64451755_13088090J’ai voulu lire les lettres de Franz Kafka à Milena pour connaître Milena. Mais la tâche ne fut pas si simple. A l’instar des Lettres à Felice, on y découvre un Kafka bien plus préoccupé par l’image qu’il se fait de sa correspondante que par la correspondante elle-même. Il dresse ici le portrait d’une Milena idéalisée et le reconnaît lui-même. Si l’aventure est moins perverse – j’ose le mot – qu’avec Felice, l’ambiguïté de cette correspondance est flagrante. Franz Kafka ne s’adresse qu’à lui-même et à ses propres fantômes.

J’ai choisi tout de même de mener à son terme cette lecture fastidieuse. Je me souviens par ailleurs d’abominables lettres à Felice, et de cette sensation magnétique, ce besoin – pervers aussi ? – de lire un discours qui me débectait sans comprendre le fondement de ce besoin. Je me souviens, quelques semaines après avoir refermé le deuxième volume des Lettres à Felice, d’une impression très marquée et marquante d’être entrée dans un univers obsessionnel qui me rappelait fortement Le château ou La métamorphose – qu’est-ce que cet homme qui tel un cafard rampe sous les portes des chambres des demoiselles pour les regarder écrire dans leur dos ? – et l’impression était dix fois plus vive à la lecture de ces lettres qu’à la lecture des romans. J’ai donc mené à son terme la lecture des lettres à Milena et je ne le regrette pas. J’y ai trouvé mon compte sur l’interlocutrice. Le volume des éditions Nous se clôt par la rubrique nécrologique de Franz Kafka rédigée par Milena elle-même. Elle y dresse un portrait de l’écrivain saisissant. Elle n’a visiblement pas lu les lettres qu’elle a reçues de la même manière que moi. Elle les a reçues entrecoupées de rencontres bien réelles avec Kafka, elle les a accompagnées de lectures et de son travail de traduction en tchèque des œuvres fictionnelles de Franz Kafka. Sans s’attacher aux névroses de l’homme, elle a été capable d’en saisir et retenir le meilleur. A tel point que j’en ai regretté de ne pas pouvoir lire finalement les réponses à ces lettres qui s’étalent sur près de 3 ans. Les réponses de Milena s’adressaient très certainement à Franz Kafka-le-vrai et non à un Autre idéalisé, elle connaissait son interlocuteur et accordait une grande importance à la sincérité de leur relation… à moins que la lectrice que je suis ai retrouvé son propre idéal de Kafka dans l’écrit de Milena Jesenská et s’en trouve immensément et maladroitement rassurée.


A Milena – Franz Kafka
traduction de l’allemand et introduction par Robert Kahn
Nous, 2015, 320 p.


 

Merano, 15 juin 1920, mardi

Mardi

Ce matin tôt j’ai de nouveau rêvé de toi. Nous étions assis l’un à côté de l’autre et tu me repoussais, pas méchamment, aimablement. J’étais très malheureux. Pas d’être repoussé, mais à cause de moi, qui te traitais comme n’importe quelle femme muette et n’entendais pas la voix qui sortait de toi et me parlait précisément à moi. A moins peut-être que je l’aie bien entendue, mais je n’ai pas pu lui répondre. Je m’en allais plus desespéré que dans le premier rêve.

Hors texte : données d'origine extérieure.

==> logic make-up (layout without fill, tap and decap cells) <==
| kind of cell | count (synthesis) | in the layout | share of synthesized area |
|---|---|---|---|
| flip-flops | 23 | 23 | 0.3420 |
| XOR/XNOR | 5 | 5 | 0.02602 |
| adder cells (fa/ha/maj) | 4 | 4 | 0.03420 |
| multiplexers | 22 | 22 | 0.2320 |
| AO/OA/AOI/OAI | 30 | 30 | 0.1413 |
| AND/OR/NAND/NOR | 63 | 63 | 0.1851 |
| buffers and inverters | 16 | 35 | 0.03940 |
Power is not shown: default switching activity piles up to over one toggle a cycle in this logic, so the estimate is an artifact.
==> config.mk <==
export PLATFORM = sky130hd
export DESIGN_NAME = mtr_cmd_slew
export DESIGN_NICKNAME = d
export VERILOG_FILES = /design/src/rtl/mtr_cmd_slew.sv
export SDC_FILE = /design/constraint.sdc
export NUM_CORES = 1
export LEC_CHECK = 0
export BUFFER_PORTS_ARGS = -buffer_cell sky130_fd_sc_hd__clkbuf_2
export CAP_MARGIN = 20
export CORE_ASPECT_RATIO = 0.8
export CORE_MARGIN = 3
export CORE_UTILIZATION = 45
export CTS_BUF_LIST = sky130_fd_sc_hd__clkbuf_16
export DETAILED_ROUTE_END_ITERATION = 12
export GPL_ROUTABILITY_DRIVEN = 0
export PLACE_DENSITY = 0.63
export SYNTH_ARGS = -nofsm -noshare
export SYNTH_HDL_FRONTEND = slang
export SYNTH_SLANG_ARGS = --single-unit
==> constraint.sdc <==
create_clock -name clk -period 8.65 [get_ports clk]
set_clock_uncertainty 0.1 [all_clocks]
set_input_delay 1.73 -clock clk [delete_from_list [all_inputs] [get_ports clk]]
set_output_delay 1.73 -clock clk [all_outputs]
set_load 0.005 [all_outputs]
==> src/rtl/mtr_cmd_slew.sv <==
// Motor-command output stage: per-channel slew limiting with reverse-through-zero
// sequencing, rider-off ramp-down, power-down kill and a filtered, hysteretic
// battery-low flag.
// Ports:
//   clk, rst                 clock, asynchronous active-high reset
//   cmd_vld/cmd_spd/cmd_rev  command strobe, per-channel magnitudes and directions
//   pwr_up                   0 = immediate kill of all outputs
//   rider_off                1 = ramp every channel to zero
//   batt/batt_vld            battery sample and its strobe
//   spd/rev/upd              registered outputs and one-cycle update pulse
//   ramping                  combinational: output differs from latched target
//   batt_low                 filtered battery-low flag
module mtr_cmd_slew #(
   parameter int unsigned NUM_CH       = 2,
   parameter int unsigned SPD_W        = 11,
   parameter int unsigned SLEW         = 16,
   parameter int unsigned BATT_W       = 12,
   parameter int unsigned BATT_LOW_THR = 12'h800,
   parameter int unsigned BATT_HYST    = 12'h040,
   parameter int unsigned BATT_FILT    = 4
) (
   input  logic                      clk,
   input  logic                      rst,
   input  logic                      cmd_vld,
   input  logic [NUM_CH*SPD_W-1:0]   cmd_spd,
   input  logic [NUM_CH-1:0]         cmd_rev,
   input  logic                      pwr_up,
   input  logic                      rider_off,
   input  logic [BATT_W-1:0]         batt,
   input  logic                      batt_vld,
   output logic [NUM_CH*SPD_W-1:0]   spd,
   output logic [NUM_CH-1:0]         rev,
   output logic                      upd,
   output logic [NUM_CH-1:0]         ramping,
   output logic                      batt_low
);

   localparam int unsigned CNT_W = 4;
   localparam logic [SPD_W:0]  SLEW_X   = (SPD_W+1)'(SLEW);
   localparam logic [BATT_W:0] LOW_THR  = (BATT_W+1)'(BATT_LOW_THR);
   localparam logic [BATT_W:0] HI_THR   = (BATT_W+1)'(BATT_LOW_THR) + (BATT_W+1)'(BATT_HYST);
   localparam logic [CNT_W-1:0] FILT_N  = CNT_W'(BATT_FILT);

   logic [NUM_CH*SPD_W-1:0] spd_q, spd_nxt, tgt_mag_q, tgt_mag_nxt;
   logic [NUM_CH-1:0]       rev_q, rev_nxt, tgt_dir_q, tgt_dir_nxt;
   logic                    upd_q;
   logic [CNT_W-1:0]        low_cnt_q, hi_cnt_q, low_cnt_nxt, hi_cnt_nxt;
   logic                    batt_low_q;
   logic [SPD_W:0]          cur, tmag, diff, res;
   logic                    tdir;
   logic [BATT_W:0]         batt_x;

   // Per-channel slew step toward the effective target (all math SPD_W+1 wide)
   always_comb begin
      spd_nxt     = spd_q;
      rev_nxt     = rev_q;
      tgt_mag_nxt = tgt_mag_q;
      tgt_dir_nxt = tgt_dir_q;
      cur         = '0;
      tmag        = '0;
      diff        = '0;
      res         = '0;
      tdir        = 1'b0;
      for (int i = 0; i < NUM_CH; i++) begin
         cur  = {1'b0, spd_q[i*SPD_W +: SPD_W]};
         tmag = rider_off ? '0 : {1'b0, cmd_spd[i*SPD_W +: SPD_W]};
         tdir = rider_off ? rev_q[i] : cmd_rev[i];
         diff = '0;
         tgt_mag_nxt[i*SPD_W +: SPD_W] = tmag[SPD_W-1:0];
         tgt_dir_nxt[i]                = tdir;
         if (cur == '0) begin
            // Stopped: adopt the new direction and take the first step
            rev_nxt[i] = tdir;
            res        = (tmag < SLEW_X) ? tmag : SLEW_X;
         end else if (tdir == rev_q[i]) begin
            if (tmag >= cur) begin
               diff = tmag - cur;
               res  = (diff <= SLEW_X) ? tmag : cur + SLEW_X;
            end else begin
               diff = cur - tmag;
               res  = (diff <= SLEW_X) ? tmag : cur - SLEW_X;
            end
         end else begin
            // Direction change: decelerate to zero first, direction held
            res = (cur > SLEW_X) ? cur - SLEW_X : '0;
         end
         spd_nxt[i*SPD_W +: SPD_W] = res[SPD_W-1:0];
      end
   end

   // Output and target registers; kill overrides any update
   always_ff @(posedge clk or posedge rst) begin
      if (rst) begin
         spd_q     <= '0;
         rev_q     <= '0;
         upd_q     <= 1'b0;
         tgt_mag_q <= '0;
         tgt_dir_q <= '0;
      end else if (!pwr_up) begin
         spd_q     <= '0;
         rev_q     <= '0;
         upd_q     <= 1'b0;
         tgt_mag_q <= '0;
         tgt_dir_q <= '0;
      end else if (cmd_vld) begin
         spd_q     <= spd_nxt;
         rev_q     <= rev_nxt;
         upd_q     <= 1'b1;
         tgt_mag_q <= tgt_mag_nxt;
         tgt_dir_q <= tgt_dir_nxt;
      end else begin
         upd_q     <= 1'b0;
      end
   end

   // Battery filter counters, saturating at the filter length
   always_comb begin
      batt_x      = {1'b0, batt};
      low_cnt_nxt = '0;
      hi_cnt_nxt  = '0;
      if (batt_x < LOW_THR)
         low_cnt_nxt = (low_cnt_q == FILT_N) ? low_cnt_q : low_cnt_q + CNT_W'(1);
      if (batt_x >= HI_THR)
         hi_cnt_nxt = (hi_cnt_q == FILT_N) ? hi_cnt_q : hi_cnt_q + CNT_W'(1);
   end

   always_ff @(posedge clk or posedge rst) begin
      if (rst) begin
         low_cnt_q  <= '0;
         hi_cnt_q   <= '0;
         batt_low_q <= 1'b0;
      end else if (batt_vld) begin
         low_cnt_q <= low_cnt_nxt;
         hi_cnt_q  <= hi_cnt_nxt;
         if (low_cnt_nxt == FILT_N)
            batt_low_q <= 1'b1;
         else if (hi_cnt_nxt == FILT_N)
            batt_low_q <= 1'b0;
      end
   end

   // Channel still moving toward its last latched target
   always_comb begin
      ramping = '0;
      for (int i = 0; i < NUM_CH; i++)
         ramping[i] = (spd_q[i*SPD_W +: SPD_W] != tgt_mag_q[i*SPD_W +: SPD_W]) ||
                      (rev_q[i] != tgt_dir_q[i]);
   end

   assign spd      = spd_q;
   assign rev      = rev_q;
   assign upd      = upd_q;
   assign batt_low = batt_low_q;

endmodule
$ cat config.mk
export PLATFORM = sky130hd
export DESIGN_NAME = pc_stack
export DESIGN_NICKNAME = d
export VERILOG_FILES = /design/src/rtl/pc_stack.sv
export SDC_FILE = /design/constraint.sdc
export NUM_CORES = 1
export LEC_CHECK = 0
export ABC_AREA = 1
export BUFFER_PORTS_ARGS = -buffer_cell sky130_fd_sc_hd__buf_4
export CAP_MARGIN = 15
export CORE_MARGIN = 10
export CORE_UTILIZATION = 51
export DETAILED_ROUTE_END_ITERATION = 8
export GPL_ROUTABILITY_DRIVEN = 0
export HOLD_SLACK_MARGIN = 0.05
export PLACE_DENSITY = 0.85
export SYNTH_ARGS = -nofsm -noshare
export SYNTH_HDL_FRONTEND = slang
export SYNTH_SLANG_ARGS = --single-unit
$ cat constraint.sdc
create_clock -name clk -period 1.8 [get_ports clk]
set_input_delay 0.09 -clock clk [delete_from_list [all_inputs] [get_ports clk]]
set_output_delay 0.09 -clock clk [all_outputs]
set_load 0.02 [all_outputs]
$ cat src/rtl/pc_stack.sv
// Program counter with jump/branch/call/return and a LIFO return-address stack.
// Optional macro PC_EDGE_DETECT_EN makes incr rising-edge triggered instead of level.
module pc_stack #(
    parameter int SIZE  = 8,
    parameter int DEPTH = 4
) (
    input  logic                       clk,
    input  logic                       reset,
    input  logic                       incr,
    input  logic                       jump,
    input  logic                       branch,
    input  logic                       call,
    input  logic                       ret,
    input  logic [SIZE-1:0]            target,
    input  logic [SIZE-1:0]            offset,
    output logic [SIZE-1:0]            out,
    output logic [$clog2(DEPTH+1)-1:0] depth,
    output logic                       full,
    output logic                       empty,
    output logic                       ovf,
    output logic                       unf
);
    localparam int DW = $clog2(DEPTH+1);
    localparam int AW = (DEPTH > 1) ? $clog2(DEPTH) : 1;
    localparam logic [DW-1:0] DMAX = DW'(DEPTH);

    // Storage rounded up to a power of two so the AW-bit index always fits.
    logic [SIZE-1:0] stk [(1<<AW)];
    logic [AW-1:0]   wr_idx;
    logic [AW-1:0]   rd_idx;
    logic [DW-1:0]   depth_m1;
    logic            step;
    logic            do_push;

    assign full     = (depth == DMAX);
    assign empty    = (depth == '0);
    assign depth_m1 = depth - DW'(1);
    assign wr_idx   = depth[AW-1:0];
    assign rd_idx   = depth_m1[AW-1:0];
    assign do_push  = !reset && !jump && !branch && call && !full;

`ifdef PC_EDGE_DETECT_EN
    logic incr_q;

    always_ff @(posedge clk) begin
        if (reset) incr_q <= 1'b0;
        else       incr_q <= incr;
    end

    assign step = incr && !incr_q;
`else
    assign step = incr;
`endif

    always_ff @(posedge clk) begin
        if (do_push) stk[wr_idx] <= out + SIZE'(1);
    end

    always_ff @(posedge clk) begin
        if (reset) begin
            out   <= '0;
            depth <= '0;
            ovf   <= 1'b0;
            unf   <= 1'b0;
        end else if (jump) begin
            out <= target;
        end else if (branch) begin
            out <= out + offset;
        end else if (call) begin
            out <= target;
            if (full) ovf   <= 1'b1;
            else      depth <= depth + DW'(1);
        end else if (ret) begin
            if (empty) begin
                unf <= 1'b1;
            end else begin
                out   <= stk[rd_idx];
                depth <= depth_m1;
            end
        end else if (step) begin
            out <= out + SIZE'(1);
        end
    end
endmodule

==> results.tsv <==
stage	metric	value	unit
pwr	Leak Pwr	0.001368	uW
placed_design	post-DP HPWL	5047	um
sta	final setup vio count	0	
floorplanning	Boundary Pins	38	
global_routing	vias in the first global route	2247	
routing	DRC Markers	0	
layout	share of cells above drive strength 1	22.10	%
hold_path	Worst Hold Class	in -> reg	
worst_setup_path	CP max FO	2	
synth	top cell type's share of synthesized area	36.76	%
sta	clk_skew	0.002895	ns
sta	Hold Vio Cnt, Final	0	
hold_path	WHS Path Cells	3	
worst_setup_path	crit path cell chain	ha_1, inv_1, fa_1, o21ai_1, nand2_1, nand2_1, nand2_1, nand3_1, nand3b_1, a21oi_1	
clock_tree	CTS tree	built	
worst_setup_path	launch point of the worst reg-to-reg path	out[0]	
sta	crit share post-route	95.21	%
synth	number of flops mapped to enable cells by yosys	32	
layout	Non-Filler Instances	429	
synth	top cells by area, synth	edfxtp_1 37%, nand2_1 10%, dfxtp_1 10%	
hold_path	Hold EP	out[1]	
global_routing	first-pass GRT wire length	10500	um
floorplanning	Site Rows	25	
worst_setup_path	Critical Path Start Type	register	
pwr	pwr/cell area	785.0	nW/um^2
layout	Layout Area Growth over Synthesis	21.92	%
layout	Diodes inserted	0	
floorplanning	Die H	91.59	um
synth	cell area after synthesis	2614	sq um
worst_setup_path	crit path kind	reg -> reg	
hold_path	HP Start	target[1]	
worst_setup_path	Crit path largest cell delay	0.39	ns
sta	hold_ws	0.1127	ns
routing	DR vias/cell	5.382	
global_routing	GRT overflow	0	
run_status	status	finished clean	
pwr	Max rail drop VDD	0.0004593	V
worst_setup_path	reg2reg path depth	10	
clock_tree	H-tree levels	2	
worst_setup_path	reg2reg end	out[6]	
routing	DR iter-0 viols	220	
routing	WL final	6487	um
global_routing	GRT Total Usage	15.17	%
worst_setup_path	Reg2Reg Setup Slack	0.09	ns
routing	total number of vias	2309	
synth	synth unique cells	35	
global_routing	largest net degree at the start of global routing	21	
placed_design	IO buf count	37	
sta	min cycle time layout	1.714	ns
clock_tree	cts bufs inserted	5	
sta	Relative slew margins	74.56	%
worst_setup_path	critical path capture point type	register	
synth	Mean Syn Cell Area	8.404	sq um
synth	Synth Flop Type	edfxtp_1	
synth	ys async rst share	0	%
synth	Synthesized Nets	348	
clock_tree	Clock Sink Count	45	
clock_tree	clock root cell	clkbuf_8	
floorplanning	DIE AREA	8389	sq um
clock_tree	setup bufs post-CTS	0	
synth	sequential area share after synthesis	46.72	%
worst_setup_path	Worst EP arrival	1.94	ns
floorplanning	die width	91.59	um
placed_design	placed cell count	420	
clock_tree	maximum clock path buffer count	2	
sta	unrepaired setup endpoints after global routing	no	
synth	synth warn	0	
floorplanning	Initial Util	53.91	%
worst_setup_path	most used cell, CP	nand2_1	
routing	routed length per instance	15.12	um
sta	final slew viol count	0	
floorplanning	core region area	4848	sq um
routing	Antenna Nets Post-Route	0	
job	max cap viols	0	
sta	fmax	583.5	MHz
synth	synth cell count leaders	71 x nand2_1, 37 x nor2_1, 32 x edfxtp_1	
routing	DR pass1 iterations	4	
synth	Seq cells post-synth	45	
synth	Synth area leader	edfxtp_1	
synth	Syn Inst Count	311	
synth	most numerous cell in the Yosys netlist	nand2_1	
layout	fillers	383	
clock_tree	Clock Pin Slew Worst Setup and Hold Paths	0.08	ns
clock_tree	clk_lat worst skew	0.29	ns
global_routing	initial antenna violation count	0	
sta	Worst Tran Pin Value	0.3789	ns
layout	fin nets	398	
worst_setup_path	slowest CP cell	fa_1	
worst_setup_path	worst path required time	2.03	ns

Il me revient à l’esprit ce que j’ai lu un jour chez quelqu’un : « Ma bien-aimée est une colonne de feu, qui parcourt la terre. En ce moment, elle me tient enlacé. Elle ne conduit pas ceux qu’elle enlace, mais ceux qui la voient. »

Ton

(Voilà que je perds même le nom, il s’est raccourci de plus en plus et maintenant il est devenu : ton )

♣♣♣

Prague 31 juillet 1920, samedi

Samedi, plus tard

De quelque façon que l’on retourne ta lettre d’aujourd’hui, ta chère lettre fidèle gaie, une promesse de bonheur, c’est tout de même une lettre de « sauveur ». Milena parmi les sauveurs ! (si j’en faisais partie aussi, serait-elle alors déjà avec moi ? Non, alors sûrement pas) Milena parmi les sauveurs, elle qui fait dans son propre corps l’expérience continuelle que l’on ne peut sauver l’autre que par son être et par rien d’autre. Et voilà qu’elle m’a déjà sauvé par son être et qu’elle essaye maintenant a posteriori avec d’autres moyens infiniment plus petits. Quand quelqu’un sauve un autre de la noyade, c’est naturellement une très grande action, mais quand après cela il lui offre en plus un abonnement à des cours de natation, quel sens cela a-t-il ? Pourquoi le sauveur joue-t-il la facilité, pourquoi ne veut-il pas toujours continuer à sauver l’autre par son être, son être-là toujours disponible, pourquoi veut-il renvoyerla tâche à des maîtres nageurs et à des hôteliers de Davos ? Et d’ailleurs, je pèse déjà 55,40 ! Et comment pourrais-je m’envoler, si nous nous tenons par la main ? Et si nous nous envolons tous les deux, qu’est-ce que cela fait alors ? Et de plus – c’est la pensée de base de ce qui précèse – je ne partirai plus jamais si loin de toi. Je viens juste de quitter les chambres plombées de Merano.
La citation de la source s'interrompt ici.